> Work request
Write out again each line of the material below, unchanged, from the first one to the line that holds "export PLATFORM = sky130hd".

> Material shown

■ ■ ■

File: flow/run.sh
#!/bin/bash
# OpenROAD 26Q1-2900-gdf79404cd8, Yosys 0.63+post, stock flow scripts
make -C /OpenROAD-flow-scripts/flow DESIGN_CONFIG=/design/flow/config.mk WORK_HOME=/design/flow/orfs finish
File: flow/config.mk
export PLATFORM = sky130hd
export DESIGN_NAME = Register_file
export DESIGN_NICKNAME = Register_file
export VERILOG_FILES = /design/flow/design.v
export SDC_FILE = /design/flow/constraint.sdc
export NUM_CORES = 4
export LEC_CHECK = 1
export CORE_UTILIZATION = 30
File: flow/constraint.sdc
current_design Register_file

set clk_period 3.0
set clk_io_pct 0.2

create_clock -name clk0 -period $clk_period [get_ports {clk}]

set non_clock_inputs [all_inputs -no_clocks]
set_input_delay [expr $clk_period * $clk_io_pct] -clock clk0 $non_clock_inputs
set_output_delay [expr $clk_period * $clk_io_pct] -clock clk0 [all_outputs]
File: flow/design.v
`timescale 1ns / 1ps
module Register_file(
     input [15:0] data_in,
     input clk,
     input [3:0] write_addr, read_addr1, read_addr2,
     input write_en,
     output [15:0]read_port1, read_port2
);
  reg [15:0] register [15:0];
  always @(posedge clk)begin
    if(write_en)begin
       register[write_addr] <= data_in;
    end
  end
  assign read_port1 = register[read_addr1];
  assign read_port2 = register[read_addr2];
endmodule
$ cat flow/design.v
module cba_32(
   input [31:0]a,b,
   input cin,
   output [31:0]s,
   output cout
);
wire [31:0]p;
assign p=a^b;
wire [2:0]c;
wire c8,c16,c24,c32;
wire [3:0]sel ;
genvar i;
generate
    for(i=0;i<4;i=i+1)begin
    assign sel[i] = p[8*i]&p[8*i+1]&p[8*i+2]&p[8*i+3]&p[8*i+4]&p[8*i+5]&p[8*i+6]&p[8*i+7];
    end
endgenerate
assign {c8,s[7:0]} = a[7:0]+b[7:0]+cin;
assign c[0] = sel[0] ? cin:c8;
assign {c16,s[15:8]} = a[15:8]+b[15:8]+c[0];
assign c[1] = sel[1] ? c[0]:c16;
assign {c24,s[23:16]} = a[23:16]+b[23:16]+c[1];
assign c[2] = sel[2] ? c[1]:c24;
assign {c32,s[31:24]} = a[31:24]+b[31:24]+c[2];
assign cout = sel[3] ? c[2]:c32;
endmodule
$ cat flow/run.sh
#!/bin/bash
# OpenROAD 26Q1-2900-gdf79404cd8, Yosys 0.63+post, stock flow scripts
make -C /OpenROAD-flow-scripts/flow DESIGN_CONFIG=/design/flow/config.mk WORK_HOME=/design/flow/orfs finish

■ ■ ■

> Response below
File: flow/run.sh
#!/bin/bash
# OpenROAD 26Q1-2900-gdf79404cd8, Yosys 0.63+post, stock flow scripts
make -C /OpenROAD-flow-scripts/flow DESIGN_CONFIG=/design/flow/config.mk WORK_HOME=/design/flow/orfs finish
File: flow/config.mk
export PLATFORM = sky130hd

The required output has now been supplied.